(Extracted records)
===============

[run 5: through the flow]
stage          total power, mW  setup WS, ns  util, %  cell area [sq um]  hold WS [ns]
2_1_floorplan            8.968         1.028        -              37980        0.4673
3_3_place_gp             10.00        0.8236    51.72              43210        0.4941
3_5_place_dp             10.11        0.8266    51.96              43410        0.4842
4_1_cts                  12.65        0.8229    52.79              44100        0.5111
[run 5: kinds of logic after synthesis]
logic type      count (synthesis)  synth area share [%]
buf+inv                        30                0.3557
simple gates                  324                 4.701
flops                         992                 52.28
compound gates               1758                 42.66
Context: an optimization exercise on an open-source flow, tuned for small area. The choices shown serve that exercise and are no tape-out recipe. Only simulation tests tie the RTL to the original design; equivalence was not proved. Power is estimated from default activity; no workload was simulated.

Setup of job 101:
==> flow/design.v (excerpt) <==
module avg_line_sink #(
    parameter int PIXEL_WIDTH  = 8,
    parameter int IMAGE_WIDTH  = 128,
    parameter int IMAGE_HEIGHT = 4,
    parameter int SUM_WIDTH    = PIXEL_WIDTH + $clog2(IMAGE_WIDTH)
) (
    input  logic                              clk,
    input  logic                              arstn,
    input  logic [PIXEL_WIDTH-1:0]            din_data,
    input  logic                              din_valid,
    output logic [$clog2(IMAGE_WIDTH)-1:0]    col,
    output logic [$clog2(IMAGE_HEIGHT+1)-1:0] row,
    output logic                              line_done,
    output logic [SUM_WIDTH-1:0]              line_sum,
    output logic                              frame_done,
    output logic                              rd_avail,
    output logic                              rd_bank,
    input  logic                              rd_en,
    input  logic [$clog2(IMAGE_WIDTH)-1:0]    rd_addr,
    output logic [PIXEL_WIDTH-1:0]            rd_data,
    input  logic                              rd_release,
    output logic                              overflow
);
Size in the first run: roughly 2900 cells after synthesis, roughly 2100 flip-flops, roughly 58 I/O pins.
Settings: LEC_CHECK=0, CAP_MARGIN=20, CORE_MARGIN=2, CORE_UTILIZATION=40, SETUP_SLACK_MARGIN=0.2, SLEW_MARGIN=20, SYNTH_HIERARCHICAL=1, SYNTH_MINIMUM_KEEP_SIZE=0; clock period 4.0 ns.
standard.sh (not shown) runs the stock make flow with config.mk's settings and CLKGATE_MAP_FILE= SYNTH_SCRIPT=/design/flow/synth_recipe.tcl, a recipe that flattens the netlist after the stock synthesis.
==> flow/flow/run.sh <==
#!/bin/bash
# Own flow: the standard layout (standard.sh) with two changes:
#  * after global placement, flow/rebuf.tcl rebuilds the buffer trees of the
#    two enables that reach about a thousand flip-flops each: one buf_8 per
#    compact group of about 128 loads;
#  * the clock tree's root and trunk use clkbuf_16, its leaves drive small
#    clusters through clkbuf_8, without dummy loads.
# make's full output goes to standard.log here; ORFS keeps each step's log
# under orfs/logs/.
set -euo pipefail
CTS_ARGS="-sink_clustering_enable -repair_clock_nets -dont_use_dummy_load"
CTS_ARGS+=" -buf_list sky130_fd_sc_hd__clkbuf_8"
CTS_ARGS+=" -root_buf sky130_fd_sc_hd__clkbuf_16 -tree_buf sky130_fd_sc_hd__clkbuf_16"
CTS_ARGS+=" -sink_clustering_size 16 -sink_clustering_max_diameter 50"
bash standard.sh "CTS_ARGS=$CTS_ARGS" "POST_GLOBAL_PLACE_TCL=$PWD/flow/rebuf.tcl" finish > standard.log 2>&1
==> flow/flow/rebuf.tcl <==
# Rebuild the buffer trees of very high-fanout signal nets: remove the
# buffers that placement put on them, then drive the loads through one buffer
# per compact group of loads.
proc rb_is_buf {inst} {
  set m [[$inst getMaster] getName]
  return [regexp {__(buf_[0-9]+|clkbuf_[0-9]+)$} $m]
}
proc rb_out_net {inst} {
  foreach it [$inst getITerms] { if {[$it isOutputSignal]} { return [$it getNet] } }
  return "NULL"
}
proc rb_driver {net} {
  foreach it [$net getITerms] { if {[$it isOutputSignal]} { return [$it getInst] } }
  return "NULL"
}
# loads of net through buffers: returns {bufs sinks}
proc rb_tree {net} {
  set bufs {}; set sinks {}
  set todo [list $net]
  while {[llength $todo]} {
    set n [lindex $todo 0]; set todo [lrange $todo 1 end]
    foreach it [$n getITerms] {
      if {![$it isInputSignal]} continue
      set inst [$it getInst]
      if {[rb_is_buf $inst]} {
        lappend bufs $inst
        set o [rb_out_net $inst]
        if {$o ne "NULL"} { lappend todo $o }
      } else { lappend sinks $it }
    }
    if {[llength [$n getBTerms]]} { return {} }
  }
  return [list $bufs $sinks]
}
proc rb_rebuffer {min_sinks group buf_cell} {
  set block [ord::get_db_block]
  set done 0
  set roots {}
  foreach net [$block getNets] {
    if {[$net getSigType] ne "SIGNAL"} continue
    set drv [rb_driver $net]
    if {$drv eq "NULL" || [rb_is_buf $drv]} continue
    set t [rb_tree $net]
    if {![llength $t]} continue
    if {[llength [lindex $t 1]] >= $min_sinks} { lappend roots [$net getName] }
  }
  foreach nname $roots {
    set net [$block findNet $nname]
    set drv [rb_driver $net]
    if {$drv eq "NULL" || [rb_is_buf $drv]} continue
    set t [rb_tree $net]
    if {![llength $t]} continue
    lassign $t bufs sinks
    if {[llength $sinks] < $min_sinks} continue
    set nname [$net getName]
    puts "rebuffer: net $nname driver [$drv getName] sinks [llength $sinks] buffers [llength $bufs]"
    if {[llength $bufs]} {
      set cells {}
      foreach b $bufs { lappend cells [get_cells [$b getName]] }
      rsz::remove_buffers_cmd $cells
    }
    # the root net now drives every sink; group sinks by location
    set pts {}
    foreach pin [get_pins -of_objects [get_nets $nname]] {
      if {[get_property $pin direction] ne "input"} continue
      set it [sta::sta_to_db_pin $pin]
      if {$it eq "NULL" || $it eq ""} continue
      lassign [[$it getInst] getLocation] x y
      lappend pts [list $pin $x $y]
    }
    set n [llength $pts]
    set ng [expr {int(ceil(double($n) / $group))}]
    set ncol [expr {int(ceil(sqrt($ng)))}]
    set pts [lsort -integer -index 1 $pts]
    set percol [expr {int(ceil(double($n) / $ncol))}]
    set net [$block findNet $nname]
    set k 0
    for {set c 0} {$c < $ncol} {incr c} {
      set col [lsort -integer -index 2 [lrange $pts [expr {$c*$percol}] [expr {($c+1)*$percol-1}]]]
      set nin [expr {int(ceil(double([llength $col]) / $group))}]
      if {$nin < 1} continue
      set per [expr {int(ceil(double([llength $col]) / $nin))}]
      for {set g 0} {$g < $nin} {incr g} {
        set grp [lrange $col [expr {$g*$per}] [expr {($g+1)*$per-1}]]
        if {![llength $grp]} continue
        if {[llength $grp] < 1} continue
        set sx 0; set sy 0; set lp {}
        foreach q $grp { set sx [expr {$sx + [lindex $q 1]}]; set sy [expr {$sy + [lindex $q 2]}]; lappend lp [lindex $q 0] }
        set cx [expr {$sx / [llength $grp] / 1000.0}]; set cy [expr {$sy / [llength $grp] / 1000.0}]
        insert_buffer -buffer_cell $buf_cell -net [get_nets $nname] -load_pins $lp -location [list $cx $cy] -buffer_name "rebuf_${done}_$k"
        incr k
      }
    }
    puts "rebuffer: net $nname now $k buffers"
    incr done
  }
}

# Nets with at least 300 loads (the line store's shift and load enables):
# one buf_8 per group of about 128 loads.
rb_rebuffer 300 128 sky130_fd_sc_hd__buf_8
Relative to job 101, the following input files were edited for job 102:
Settings: PLACE_DENSITY: unset -> 0.9.
==> flow/flow/run.sh <==
#!/bin/bash
# Own flow: the standard layout (standard.sh) with these changes:
#  * after global placement, flow/rebuf.tcl rebuilds the buffer trees of the
#    two enables that reach about a thousand flip-flops each: one buf_8 per
#    compact group of about 128 loads, and drops the other buffers that
#    timing-driven placement added (later repair steps size and buffer
#    where slew, load or timing need it);
#  * the clock tree's root and trunk use clkbuf_16, its leaves drive small
#    clusters through clkbuf_8, without dummy loads;
#  * every input and output port is buffered with buf_2.
# make's full output goes to standard.log here; ORFS keeps each step's log
# under orfs/logs/.
set -euo pipefail
CTS_ARGS="-sink_clustering_enable -repair_clock_nets -dont_use_dummy_load"
CTS_ARGS+=" -buf_list sky130_fd_sc_hd__clkbuf_8"
CTS_ARGS+=" -root_buf sky130_fd_sc_hd__clkbuf_16 -tree_buf sky130_fd_sc_hd__clkbuf_16"
CTS_ARGS+=" -sink_clustering_size 18 -sink_clustering_max_diameter 55"
bash standard.sh "CTS_ARGS=$CTS_ARGS" "POST_GLOBAL_PLACE_TCL=$PWD/flow/rebuf.tcl" \
    "BUFFER_PORTS_ARGS=-buffer_cell sky130_fd_sc_hd__buf_2" finish > standard.log 2>&1
-- flow/flow/rebuf.tcl --
<<< job 101, line 97
}

# Nets with at least 300 loads (the line store's shift and load enables):
# one buf_8 per group of about 128 loads.
rb_rebuffer 300 128 sky130_fd_sc_hd__buf_8
>>> job 102, line 97
}

# Drop the other buffers that timing-driven placement added; later repair
# steps size gates and buffer only where slew, load or timing need it.
proc rb_drop_placement_buffers {} {
  set cells {}
  foreach inst [[ord::get_db_block] getInsts] {
    set n [$inst getName]
    if {[rb_is_buf $inst] && ![regexp {^(input|output|rebuf_)} $n]} {
      lappend cells [get_cells $n]
    }
  }
  puts "rebuffer: dropping [llength $cells] placement buffers"
  if {[llength $cells]} { rsz::remove_buffers_cmd $cells }
}

# Nets with at least 300 loads (the line store's shift and load enables):
# one buf_8 per group of about 128 loads.
rb_rebuffer 300 128 sky130_fd_sc_hd__buf_8
rb_drop_placement_buffers
==> summary.txt <==
Having completed the whole flow, job 102 delivered a layout that passed the timing, design-rule and antenna checks. Delta (job 102 minus job 101): met1 demand-to-capacity share in global routing moved down, transition time at the pin with the least slew margin grew by 0.089 ns, ratio of routed vias to standard cells picked up an extra 8.6%, worst IR drop on VDD +5.7%, wire length of the first global-routing pass +5600 microns. | non-clock buffer count | job 102 vs job 101 | 118 lower |. [job 102] clock share of power fell 1.9 points relative to job 101. The setup slack of job 102 is larger than that of job 101. Job 101 → job 102: wire length after detailed routing moved up; clock slew seen by the registers of the worst setup and hold paths moved up. Going from job 101 to job 102, the total number of vias was found to have gone up by 1758.
For job 103, these inputs were changed with respect to job 102:
Settings: PLACE_DENSITY removed (was 0.9).
==> flow/flow/run.sh <==
#!/bin/bash
# Own flow: the standard layout (standard.sh) with these changes:
#  * after global placement, flow/rebuf.tcl rebuilds the buffer trees of the
#    two enables that reach about a thousand flip-flops each: one buf_8 per
#    compact group of about 128 loads;
#  * the clock tree's root and trunk use clkbuf_16, its leaves drive small
#    clusters through clkbuf_8, without dummy loads;
#  * every input and output port is buffered with buf_2.
# make's full output goes to standard.log here; ORFS keeps each step's log
# under orfs/logs/.
set -euo pipefail
CTS_ARGS="-sink_clustering_enable -repair_clock_nets -dont_use_dummy_load"
CTS_ARGS+=" -buf_list sky130_fd_sc_hd__clkbuf_8"
CTS_ARGS+=" -root_buf sky130_fd_sc_hd__clkbuf_16 -tree_buf sky130_fd_sc_hd__clkbuf_16"
CTS_ARGS+=" -sink_clustering_size 20 -sink_clustering_max_diameter 60"
bash standard.sh "CTS_ARGS=$CTS_ARGS" "POST_GLOBAL_PLACE_TCL=$PWD/flow/rebuf.tcl" \
    "BUFFER_PORTS_ARGS=-buffer_cell sky130_fd_sc_hd__buf_2" finish > standard.log 2>&1
### Flow results
Job 103 vs. job 102: total detailed-routing wirelength shrank by 5800 microns, final cycle utilization of the critical path decreased 2.3 points, total power closely matched the old numbers, final cell count saw little to no change.
Job 103 -> job 102: multi-input combinational gate total flat
Comparing job 103 and job 102, the higher largest fanout on the critical path is on job 102.
Summary: with job 102 as the reference, power consumed by combinational cells in job 103 moved down by a few percent.
Cell area of job 102 is on par with job 103.
Power spent charging and discharging nets delta (job 102 -> job 103): insignificant
Setup slack: job 103 more than job 102
The run showing the greater maximum vdd drop is job 102.
Modified inputs, job 104 compared to job 103
Settings: clearing SETUP_SLACK_MARGIN, which used to be 0.2.
-- flow/flow/run.sh --
<<< job 103, line 13
CTS_ARGS+=" -buf_list sky130_fd_sc_hd__clkbuf_8"
CTS_ARGS+=" -root_buf sky130_fd_sc_hd__clkbuf_16 -tree_buf sky130_fd_sc_hd__clkbuf_16"
CTS_ARGS+=" -sink_clustering_size 20 -sink_clustering_max_diameter 60"
bash standard.sh "CTS_ARGS=$CTS_ARGS" "POST_GLOBAL_PLACE_TCL=$PWD/flow/rebuf.tcl" \
    "BUFFER_PORTS_ARGS=-buffer_cell sky130_fd_sc_hd__buf_2" finish > standard.log 2>&1
>>> job 104, line 13
CTS_ARGS+=" -buf_list sky130_fd_sc_hd__clkbuf_8"
CTS_ARGS+=" -root_buf sky130_fd_sc_hd__clkbuf_16 -tree_buf sky130_fd_sc_hd__clkbuf_16"
CTS_ARGS+=" -sink_clustering_size 18 -sink_clustering_max_diameter 55"
bash standard.sh "CTS_ARGS=$CTS_ARGS" "POST_GLOBAL_PLACE_TCL=$PWD/flow/rebuf.tcl" \
    "BUFFER_PORTS_ARGS=-buffer_cell sky130_fd_sc_hd__buf_2" finish > standard.log 2>&1
-- flow/flow/rebuf.tcl --
<<< job 103, line 97
}

# Drop the other buffers that timing-driven placement added; later repair
# steps size gates and buffer only where slew, load or timing need it.
proc rb_drop_placement_buffers {} {
  set cells {}
  foreach inst [[ord::get_db_block] getInsts] {
    set n [$inst getName]
    if {[rb_is_buf $inst] && ![regexp {^(input|output|rebuf_)} $n]} {
      lappend cells [get_cells $n]
    }
  }
  puts "rebuffer: dropping [llength $cells] placement buffers"
  if {[llength $cells]} { rsz::remove_buffers_cmd $cells }
}

# Nets with at least 300 loads (the line store's shift and load enables):
# one buf_8 per group of about 128 loads.
rb_rebuffer 300 128 sky130_fd_sc_hd__buf_8
rb_drop_placement_buffers
>>> job 104, line 97
}

# Nets with at least 300 loads (the line store's shift and load enables):
# one buf_8 per group of about 128 loads.
rb_rebuffer 300 128 sky130_fd_sc_hd__buf_8
[summary]
Cell internal power dissipation: job 104 vs job 103 up 1.1%. Between job 103 and job 104, the cell count went up. Looking at share of the cycle needed by the critical path after routing, job 104 sits above job 103. From job 103 to job 104 the numbers moved as follows: number of buffers and inverters on the critical path now sits higher; sum of routed wire length over all layers now sits higher; global-route wire length before repair now sits higher; minimum setup slack among reg-to-reg paths now sits lower; overall power consumption now sits higher.
Edits applied to the flow inputs when going from job 104 to job 105:
Settings: SETUP_SLACK_MARGIN now 0.2, previously not set; PLACE_DENSITY now 0.8, previously not set.
-- flow/flow/run.sh --
<<< job 104, line 3
#  * after global placement, flow/rebuf.tcl rebuilds the buffer trees of the
#    two enables that reach about a thousand flip-flops each: one buf_8 per
#    compact group of about 128 loads;
#  * the clock tree's root and trunk use clkbuf_16, its leaves drive small
#    clusters through clkbuf_8, without dummy loads;
>>> job 105, line 3
#  * after global placement, flow/rebuf.tcl rebuilds the buffer trees of the
#    two enables that reach about a thousand flip-flops each: one buf_8 per
#    compact group of about 128 loads, and drops the other buffers that
#    timing-driven placement added (later repair steps size and buffer
#    where slew, load or timing need it);
#  * the clock tree's root and trunk use clkbuf_16, its leaves drive small
#    clusters through clkbuf_8, without dummy loads;
-- flow/flow/rebuf.tcl --
<<< job 104, line 97
}

# Nets with at least 300 loads (the line store's shift and load enables):
# one buf_8 per group of about 128 loads.
rb_rebuffer 300 128 sky130_fd_sc_hd__buf_8
>>> job 105, line 97
}

# Drop the other buffers that timing-driven placement added; later repair
# steps size gates and buffer only where slew, load or timing need it.
proc rb_drop_placement_buffers {} {
  set cells {}
  foreach inst [[ord::get_db_block] getInsts] {
    set n [$inst getName]
    if {[rb_is_buf $inst] && ![regexp {^(input|output|rebuf_)} $n]} {
      lappend cells [get_cells $n]
    }
  }
  puts "rebuffer: dropping [llength $cells] placement buffers"
  if {[llength $cells]} { rsz::remove_buffers_cmd $cells }
}

# Nets with at least 300 loads (the line store's shift and load enables):
# one buf_8 per group of about 128 loads.
rb_rebuffer 300 128 sky130_fd_sc_hd__buf_8
rb_drop_placement_buffers
[summary]
Job 105 reached the final stage; the timing, design-rule and antenna checks on its layout passed. Worst setup path startpoint: rd_addr[5] -> job 104, rd_addr[3] -> job 105. Changes observed in job 105 relative to job 104: fraction of layout instances using a drive strength above 1 lost 4.4 points, total placed cells including tap cells lost 146, arrival time of the worst setup path saw a decrease, final critical-path share of the clock period lost 2.3 points. Of job 105 and job 104, it is job 105 that has the lower relative contribution of combinational cells to total power. | number of vias in the routed layout | job 105 vs job 104 | ≈ equal |. Global router's overall resource usage: job 104 and job 105 compared, higher one is job 104. Row data required time at the worst endpoint: job 105 lower / job 104 higher. Looking at half-perimeter wire length after detailed placement, job 105 sits about 5.6% below job 104.

==> re-timing with driven ports <==
The flow's constraints put no driver on any port. The routed layouts listed below were extracted and timed again, unchanged, in two steps.
Step 1, drivers: a clkbuf_16 drives clk and a buf_2 each remaining input, both assumed.
Step 2, shift: input delay + t, output delay - t, t = (earliest + latest rising clock arrival at the registers) / 2. This alone moves slack from input paths to output paths.
Slacks: ideal / step 1 / step 2; pairs: ideal / step 1.
| run | t, ns | setup WS [ns] | hold slack, ns | worst setup path after step 2 | clock arrival spread, ns | slew at the worst register clock pin (ns) |
|---|---|---|---|---|---|---|
| job 101 | 0.814 | 0.173 / 0.228 / -0.586 | 0.056 / 0.003 / 0.393 | input to register | 0.111 / 0.112 | 0.10 / 0.10 |
| job 102 | 0.804 | 0.177 / 0.220 / -0.584 | 0.070 / 0.025 / 0.424 | input to register | 0.084 / 0.084 | 0.11 / 0.11 |
| job 103 | 0.813 | 0.271 / 0.320 / -0.493 | 0.030 / -0.018 / 0.373 | input to register | 0.092 / 0.092 | 0.12 / 0.12 |
| job 104 | 0.797 | 0.135 / 0.176 / -0.622 | 0.281 / 0.235 / 0.360 | input to register | 0.095 / 0.095 | 0.11 / 0.11 |
| job 105 | 0.807 | 0.227 / 0.268 / -0.540 | 0.058 / 0.004 / 0.389 | input to register | 0.081 / 0.081 | 0.11 / 0.11 |
With both steps, setup timing fails in every run listed, where it was met with ideal ports. For job 105, which loses most, drivers alone change the setup slack by +0.041 ns; drivers and shift together by -0.767 ns.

===============

-- Problem details --
All lines above from the one holding "Job 103 -> job" to the one holding "Setup slack: job 103 more than job 102", inclusive, are to be copied exactly; no other line is wanted.

-- Result below --
Job 103 -> job 102: multi-input combinational gate total flat
Comparing job 103 and job 102, the higher largest fanout on the critical path is on job 102.
Summary: with job 102 as the reference, power consumed by combinational cells in job 103 moved down by a few percent.
Cell area of job 102 is on par with job 103.
Power spent charging and discharging nets delta (job 102 -> job 103): insignificant
Setup slack: job 103 more than job 102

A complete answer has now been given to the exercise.